Genomic Regions Associated With Skeletal Type Traits in Beef and Dairy Cattle Are Common to Regions Associated With Carcass Traits, Feed Intake and Calving Difficulty

Linear type traits describing the skeletal characteristics of an animal are moderately to strongly genetically correlated with a range of other performance traits in cattle including feed intake, reproduction traits and carcass merit; thus, type traits could also provide useful insights into the morphological differences among animals underpinning phenotypic differences in these complex traits. The objective of the present study was to identify genomic regions associated with five subjectively scored skeletal linear traits, to determine if these associated regions are common in multiple beef and dairy breeds, and also to determine if these regions overlap with those proposed elsewhere to be associated with correlated performance traits. Analyses were carried out using linear mixed models on imputed whole genome sequence data separately in 1,444 Angus, 1,129 Hereford, 6,433 Charolais, 8,745 Limousin, 1,698 Simmental, and 4,494 Holstein-Friesian cattle, all scored for the linear type traits. There was, on average, 18 months difference in age at assessment of the beef versus the dairy animals. While the majority of the identified quantitative trait loci (QTL), and thus genes, were both trait-specific and breed-specific, a large-effect pleiotropic QTL on BTA6 containing the NCAPG and LCORL genes was associated with all skeletal traits in the Limousin population and with wither height in the Angus.
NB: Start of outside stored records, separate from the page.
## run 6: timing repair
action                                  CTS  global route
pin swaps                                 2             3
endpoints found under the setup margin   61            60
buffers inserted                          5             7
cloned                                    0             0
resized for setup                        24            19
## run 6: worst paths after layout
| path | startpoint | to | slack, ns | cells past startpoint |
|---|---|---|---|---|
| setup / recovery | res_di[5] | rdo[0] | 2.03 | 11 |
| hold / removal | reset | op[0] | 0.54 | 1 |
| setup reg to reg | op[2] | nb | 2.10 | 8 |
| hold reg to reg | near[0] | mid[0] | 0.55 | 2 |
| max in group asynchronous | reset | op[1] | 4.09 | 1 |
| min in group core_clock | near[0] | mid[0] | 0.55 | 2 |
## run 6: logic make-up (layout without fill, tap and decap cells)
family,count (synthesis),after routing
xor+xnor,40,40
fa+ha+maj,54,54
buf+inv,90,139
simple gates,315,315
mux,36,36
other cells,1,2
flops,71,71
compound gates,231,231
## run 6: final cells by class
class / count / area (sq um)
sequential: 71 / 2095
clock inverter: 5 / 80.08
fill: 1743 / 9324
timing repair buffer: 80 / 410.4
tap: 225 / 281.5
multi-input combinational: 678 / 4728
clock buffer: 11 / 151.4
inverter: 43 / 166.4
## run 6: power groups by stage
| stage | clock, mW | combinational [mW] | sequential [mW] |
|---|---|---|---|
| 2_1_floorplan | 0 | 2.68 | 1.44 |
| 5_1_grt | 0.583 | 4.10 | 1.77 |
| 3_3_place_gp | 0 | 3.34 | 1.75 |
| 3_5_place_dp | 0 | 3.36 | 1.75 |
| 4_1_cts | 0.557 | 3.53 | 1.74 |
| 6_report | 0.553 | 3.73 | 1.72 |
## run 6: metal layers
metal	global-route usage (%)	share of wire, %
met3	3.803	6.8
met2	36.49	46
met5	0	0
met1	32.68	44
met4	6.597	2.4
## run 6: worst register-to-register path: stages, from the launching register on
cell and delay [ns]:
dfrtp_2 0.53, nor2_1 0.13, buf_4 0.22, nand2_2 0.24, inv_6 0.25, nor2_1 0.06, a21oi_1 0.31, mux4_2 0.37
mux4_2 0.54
This design comes from an exercise in tuning for small area and a short achievable clock period on the open sky130 flow, not from production work.
RTL that was checked went through simulation tests only; none was proved equivalent to the original.
Only the layout flow was run in run 1; the RTL was not checked for function there.

==> flow/design.v (outline; a module is shown in full before it is edited, if it fits) <==
// module rdy_gate: 3 lines
// module perceptron_ctrl: 31 lines
// module perceptron_dp: 1101 lines
// module booth_enc: 4 lines
// module ao22m: 3 lines
// module ao221m: 3 lines
// module invm: 3 lines
// module oai22m: 3 lines
// module nor2m: 3 lines
// module or2m: 3 lines
// module xor2m: 3 lines
// module xnor2m: 3 lines
// module fa: 4 lines
// module ha: 4 lines
// module perceptron_top: 44 lines
module perceptron_top #(
    parameter WIDTH = 16
  ) (
    input clk,
    input reset,
    input      val_i,
    output     rdy_o,
    output     val_o,
    input      rdy_i,
    input  [1:0] W1W0b_en_i,
    input        b_i,
    input        W0_i,
    input        W1_i,
    input signed [WIDTH-1:0] X0_i,
    input signed [WIDTH-1:0] X1_i,
    output     Y_o
);
  // ...
==> flow/flow/run.sh <==
#!/bin/bash
# The standard layout (standard.sh: unchanged synthesis and steps), with
#  - the port buffers made of a plain buffer cell instead of the delay buffer
#    that buffer_ports picks by default, and
#  - setup repair limited to resizing gates and swapping pins (no buffer
#    insertion or gate cloning).
# ORFS keeps each step's full log under orfs/logs/; make's own output goes to
# make.log here.
set -euo pipefail
bash standard.sh BUFFER_PORTS_ARGS="-buffer_cell sky130_fd_sc_hd__buf_1" \
  SETUP_MOVE_SEQUENCE="unbuffer,sizeup,swap" finish > make.log 2>&1
==> flow/standard.sh <==
#!/bin/bash
# synth_recipe.tcl (not shown) runs the flow's synth.tcl, then flattens the netlist and writes it again
# the make line also repeats each setting of config.mk as NAME=value (left out here)
make -C /OpenROAD-flow-scripts/flow DESIGN_CONFIG=/design/flow/config.mk WORK_HOME=/design/flow/orfs CLKGATE_MAP_FILE= SYNTH_SCRIPT=/design/flow/synth_recipe.tcl "${@:-finish}"
==> flow/config.mk <==
export PLATFORM = sky130hd
export DESIGN_NAME = perceptron_top
export DESIGN_NICKNAME = perceptron_top
export VERILOG_FILES = /design/flow/design.v
export SDC_FILE = /design/flow/constraint.sdc
export NUM_CORES = 4
export LEC_CHECK = 0
export CAP_MARGIN = 20
export CORE_MARGIN = 2
export CORE_UTILIZATION = 55
export CTS_BUF_LIST = sky130_fd_sc_hd__clkbuf_8
export SETUP_SLACK_MARGIN = 4.6
export SLEW_MARGIN = 20
export SYNTH_HIERARCHICAL = 1
export SYNTH_MINIMUM_KEEP_SIZE = 0
==> flow/constraint.sdc <==
create_clock -name core_clock -period 9.0 [get_ports {clk}]
set_input_delay 1.8000 -clock core_clock [delete_from_list [all_inputs] [get_ports {clk}]]
set_output_delay 1.8000 -clock core_clock [all_outputs]
set_load 0.01 [all_outputs]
Other than that, little overlap existed in detected QTLs for the skeletal type traits in the other breeds. Only two QTLs overlapped the beef and dairy breeds; both QTLs were located on BTA5 and were associated with height in both the Angus and the Holstein-Friesian, despite the difference in age at assessment. Several detected QTLs in the present study overlapped with QTLs documented elsewhere that are associated with carcass traits, feed intake, and calving difficulty. While most breeding programs select for the macro-traits like carcass weight, carcass conformation, and feed intake, the higher degree of granularity with selection on the individual linear type traits in a multi-trait index underpinning the macro-level goal traits, presents an opportunity to help resolve genetic antagonisms among morphological traits in the pursuit of the animal with optimum performance metrics.